→ Prompt:
The records should be restated exactly from their first line through the line with "gates resized for setup: 13 / 11" in it.

(Saved data entries)
Segment Open

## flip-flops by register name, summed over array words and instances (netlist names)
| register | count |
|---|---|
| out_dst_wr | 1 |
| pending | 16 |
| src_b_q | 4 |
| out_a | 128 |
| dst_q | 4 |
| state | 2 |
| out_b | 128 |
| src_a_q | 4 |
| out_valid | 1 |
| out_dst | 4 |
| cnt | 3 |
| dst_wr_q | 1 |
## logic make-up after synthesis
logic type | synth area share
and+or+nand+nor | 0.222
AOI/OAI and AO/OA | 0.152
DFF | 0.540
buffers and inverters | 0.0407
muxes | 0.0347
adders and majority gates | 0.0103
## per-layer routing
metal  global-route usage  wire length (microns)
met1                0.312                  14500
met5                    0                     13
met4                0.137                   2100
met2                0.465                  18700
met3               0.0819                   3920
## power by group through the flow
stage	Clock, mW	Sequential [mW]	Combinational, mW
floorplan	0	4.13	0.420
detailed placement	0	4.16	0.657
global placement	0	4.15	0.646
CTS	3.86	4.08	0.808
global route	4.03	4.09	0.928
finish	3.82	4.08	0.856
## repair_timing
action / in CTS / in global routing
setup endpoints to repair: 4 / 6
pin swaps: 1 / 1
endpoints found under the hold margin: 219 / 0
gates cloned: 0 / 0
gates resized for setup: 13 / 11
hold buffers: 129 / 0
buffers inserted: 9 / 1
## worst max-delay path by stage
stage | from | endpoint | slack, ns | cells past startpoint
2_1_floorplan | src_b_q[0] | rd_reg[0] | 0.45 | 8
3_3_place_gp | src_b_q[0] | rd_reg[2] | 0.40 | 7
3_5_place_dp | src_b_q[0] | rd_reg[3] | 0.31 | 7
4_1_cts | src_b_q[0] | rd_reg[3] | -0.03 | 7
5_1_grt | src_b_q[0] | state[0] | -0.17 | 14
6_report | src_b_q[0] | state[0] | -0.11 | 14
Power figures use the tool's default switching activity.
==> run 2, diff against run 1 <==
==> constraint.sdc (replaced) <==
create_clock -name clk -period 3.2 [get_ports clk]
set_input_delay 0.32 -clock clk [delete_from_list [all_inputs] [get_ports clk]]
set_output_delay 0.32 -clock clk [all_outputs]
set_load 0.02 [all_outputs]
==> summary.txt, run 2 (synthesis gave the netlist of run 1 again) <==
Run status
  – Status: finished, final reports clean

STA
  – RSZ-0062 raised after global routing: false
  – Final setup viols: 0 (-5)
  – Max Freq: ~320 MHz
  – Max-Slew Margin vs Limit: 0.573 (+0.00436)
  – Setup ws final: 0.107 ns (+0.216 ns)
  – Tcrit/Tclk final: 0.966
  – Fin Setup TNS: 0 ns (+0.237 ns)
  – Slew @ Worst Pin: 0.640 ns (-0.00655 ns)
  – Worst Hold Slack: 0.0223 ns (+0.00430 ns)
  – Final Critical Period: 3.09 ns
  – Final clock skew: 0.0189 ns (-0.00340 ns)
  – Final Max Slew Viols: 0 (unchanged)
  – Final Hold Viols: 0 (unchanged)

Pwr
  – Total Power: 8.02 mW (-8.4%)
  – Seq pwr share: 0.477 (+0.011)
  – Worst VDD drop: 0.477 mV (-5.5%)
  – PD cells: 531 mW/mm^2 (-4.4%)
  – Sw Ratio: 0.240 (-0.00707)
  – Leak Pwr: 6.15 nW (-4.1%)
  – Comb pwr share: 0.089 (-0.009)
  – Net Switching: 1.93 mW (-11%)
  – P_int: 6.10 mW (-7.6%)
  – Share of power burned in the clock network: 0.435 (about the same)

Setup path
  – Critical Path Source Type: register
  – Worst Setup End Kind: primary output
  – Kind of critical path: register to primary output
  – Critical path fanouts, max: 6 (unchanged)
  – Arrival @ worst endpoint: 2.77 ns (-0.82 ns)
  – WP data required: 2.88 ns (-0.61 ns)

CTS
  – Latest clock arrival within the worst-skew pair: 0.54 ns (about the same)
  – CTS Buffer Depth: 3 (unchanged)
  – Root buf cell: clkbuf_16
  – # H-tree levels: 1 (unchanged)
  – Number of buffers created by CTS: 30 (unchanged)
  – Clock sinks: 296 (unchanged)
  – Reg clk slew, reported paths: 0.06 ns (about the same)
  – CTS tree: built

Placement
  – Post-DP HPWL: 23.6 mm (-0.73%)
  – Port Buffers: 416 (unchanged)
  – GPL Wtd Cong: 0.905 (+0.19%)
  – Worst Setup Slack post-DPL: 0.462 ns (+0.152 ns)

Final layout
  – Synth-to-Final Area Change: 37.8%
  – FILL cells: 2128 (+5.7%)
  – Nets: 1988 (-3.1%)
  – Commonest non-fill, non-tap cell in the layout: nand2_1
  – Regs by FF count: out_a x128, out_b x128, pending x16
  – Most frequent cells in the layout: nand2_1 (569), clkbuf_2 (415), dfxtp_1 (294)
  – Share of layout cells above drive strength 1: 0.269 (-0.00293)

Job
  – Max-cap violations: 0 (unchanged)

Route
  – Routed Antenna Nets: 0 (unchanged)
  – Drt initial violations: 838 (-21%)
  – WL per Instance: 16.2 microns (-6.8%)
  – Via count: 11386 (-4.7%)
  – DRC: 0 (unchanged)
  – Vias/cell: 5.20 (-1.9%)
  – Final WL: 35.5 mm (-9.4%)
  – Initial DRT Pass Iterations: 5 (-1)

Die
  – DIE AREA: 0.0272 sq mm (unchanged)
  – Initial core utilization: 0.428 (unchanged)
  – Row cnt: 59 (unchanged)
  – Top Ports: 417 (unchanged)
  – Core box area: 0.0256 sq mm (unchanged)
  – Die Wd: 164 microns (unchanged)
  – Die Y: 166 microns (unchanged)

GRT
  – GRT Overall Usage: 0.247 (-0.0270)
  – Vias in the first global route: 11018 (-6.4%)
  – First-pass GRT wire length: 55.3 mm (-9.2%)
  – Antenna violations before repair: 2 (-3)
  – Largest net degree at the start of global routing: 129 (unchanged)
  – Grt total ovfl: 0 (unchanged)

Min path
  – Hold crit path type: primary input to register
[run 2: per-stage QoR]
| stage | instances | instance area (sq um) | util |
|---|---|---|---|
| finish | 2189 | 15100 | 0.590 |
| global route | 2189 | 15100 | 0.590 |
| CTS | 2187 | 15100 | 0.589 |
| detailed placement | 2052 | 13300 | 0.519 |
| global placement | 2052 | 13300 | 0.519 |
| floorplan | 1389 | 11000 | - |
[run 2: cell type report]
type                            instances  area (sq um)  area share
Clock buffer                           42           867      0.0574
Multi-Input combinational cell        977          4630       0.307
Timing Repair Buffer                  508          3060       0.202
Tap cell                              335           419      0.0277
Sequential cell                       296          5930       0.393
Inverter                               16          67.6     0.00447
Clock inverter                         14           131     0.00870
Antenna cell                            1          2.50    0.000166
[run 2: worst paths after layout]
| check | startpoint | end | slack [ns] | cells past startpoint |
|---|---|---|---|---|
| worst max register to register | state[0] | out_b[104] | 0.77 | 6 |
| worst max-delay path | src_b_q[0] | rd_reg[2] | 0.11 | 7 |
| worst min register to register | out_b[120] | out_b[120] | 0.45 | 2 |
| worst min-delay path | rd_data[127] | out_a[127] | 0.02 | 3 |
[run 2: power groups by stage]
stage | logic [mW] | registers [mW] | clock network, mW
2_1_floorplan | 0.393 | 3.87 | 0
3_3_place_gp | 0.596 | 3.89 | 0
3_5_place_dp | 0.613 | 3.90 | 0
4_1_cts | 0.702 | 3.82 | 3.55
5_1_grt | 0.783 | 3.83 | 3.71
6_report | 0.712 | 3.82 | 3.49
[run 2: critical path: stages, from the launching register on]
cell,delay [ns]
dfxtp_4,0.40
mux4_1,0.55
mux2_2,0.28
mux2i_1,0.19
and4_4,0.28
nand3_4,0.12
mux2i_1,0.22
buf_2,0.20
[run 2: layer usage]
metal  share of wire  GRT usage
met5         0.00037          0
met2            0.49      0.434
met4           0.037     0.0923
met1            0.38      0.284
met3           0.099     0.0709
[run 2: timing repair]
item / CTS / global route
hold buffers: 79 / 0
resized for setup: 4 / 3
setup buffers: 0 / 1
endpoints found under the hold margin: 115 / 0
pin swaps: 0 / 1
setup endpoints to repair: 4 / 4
## config.mk

```make
export PLATFORM = sky130hd
export DESIGN_NAME = alu_opb_stage
export DESIGN_NICKNAME = d
export VERILOG_FILES = /design/src/rtl/alu_opb_pkg.sv /design/src/rtl/alu_opb_stage_mux.sv /design/src/rtl/alu_opb_stage.sv
export SDC_FILE = /design/constraint.sdc
export NUM_CORES = 1
export LEC_CHECK = 0
export ABC_AREA = 1
export CAP_MARGIN = 20
export CORE_MARGIN = 5
export CORE_UTILIZATION = 41
export CTS_BUF_LIST = sky130_fd_sc_hd__clkbuf_4
export DETAILED_ROUTE_END_ITERATION = 6
export MAX_ROUTING_LAYER = met4
export PLACE_DENSITY = 0.85
export SKIP_LAST_GASP = 1
export SLEW_MARGIN = 30
export SYNTH_ARGS = -nofsm -noshare
export SYNTH_HDL_FRONTEND = slang
export SYNTH_SLANG_ARGS = --single-unit
```

## constraint.sdc

```tcl
create_clock -name clk -period 1.77 [get_ports clk]
set_input_delay 0.354 -clock clk [delete_from_list [all_inputs] [get_ports clk]]
set_output_delay 0.354 -clock clk [all_outputs]
set_load 0.005 [all_outputs]
```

Segment Closed

→ Task solution:
## flip-flops by register name, summed over array words and instances (netlist names)
| register | count |
|---|---|
| out_dst_wr | 1 |
| pending | 16 |
| src_b_q | 4 |
| out_a | 128 |
| dst_q | 4 |
| state | 2 |
| out_b | 128 |
| src_a_q | 4 |
| out_valid | 1 |
| out_dst | 4 |
| cnt | 3 |
| dst_wr_q | 1 |
## logic make-up after synthesis
logic type | synth area share
and+or+nand+nor | 0.222
AOI/OAI and AO/OA | 0.152
DFF | 0.540
buffers and inverters | 0.0407
muxes | 0.0347
adders and majority gates | 0.0103
## per-layer routing
metal  global-route usage  wire length (microns)
met1                0.312                  14500
met5                    0                     13
met4                0.137                   2100
met2                0.465                  18700
met3               0.0819                   3920
## power by group through the flow
stage	Clock, mW	Sequential [mW]	Combinational, mW
floorplan	0	4.13	0.420
detailed placement	0	4.16	0.657
global placement	0	4.15	0.646
CTS	3.86	4.08	0.808
global route	4.03	4.09	0.928
finish	3.82	4.08	0.856
## repair_timing
action / in CTS / in global routing
setup endpoints to repair: 4 / 6
pin swaps: 1 / 1
endpoints found under the hold margin: 219 / 0
gates cloned: 0 / 0
gates resized for setup: 13 / 11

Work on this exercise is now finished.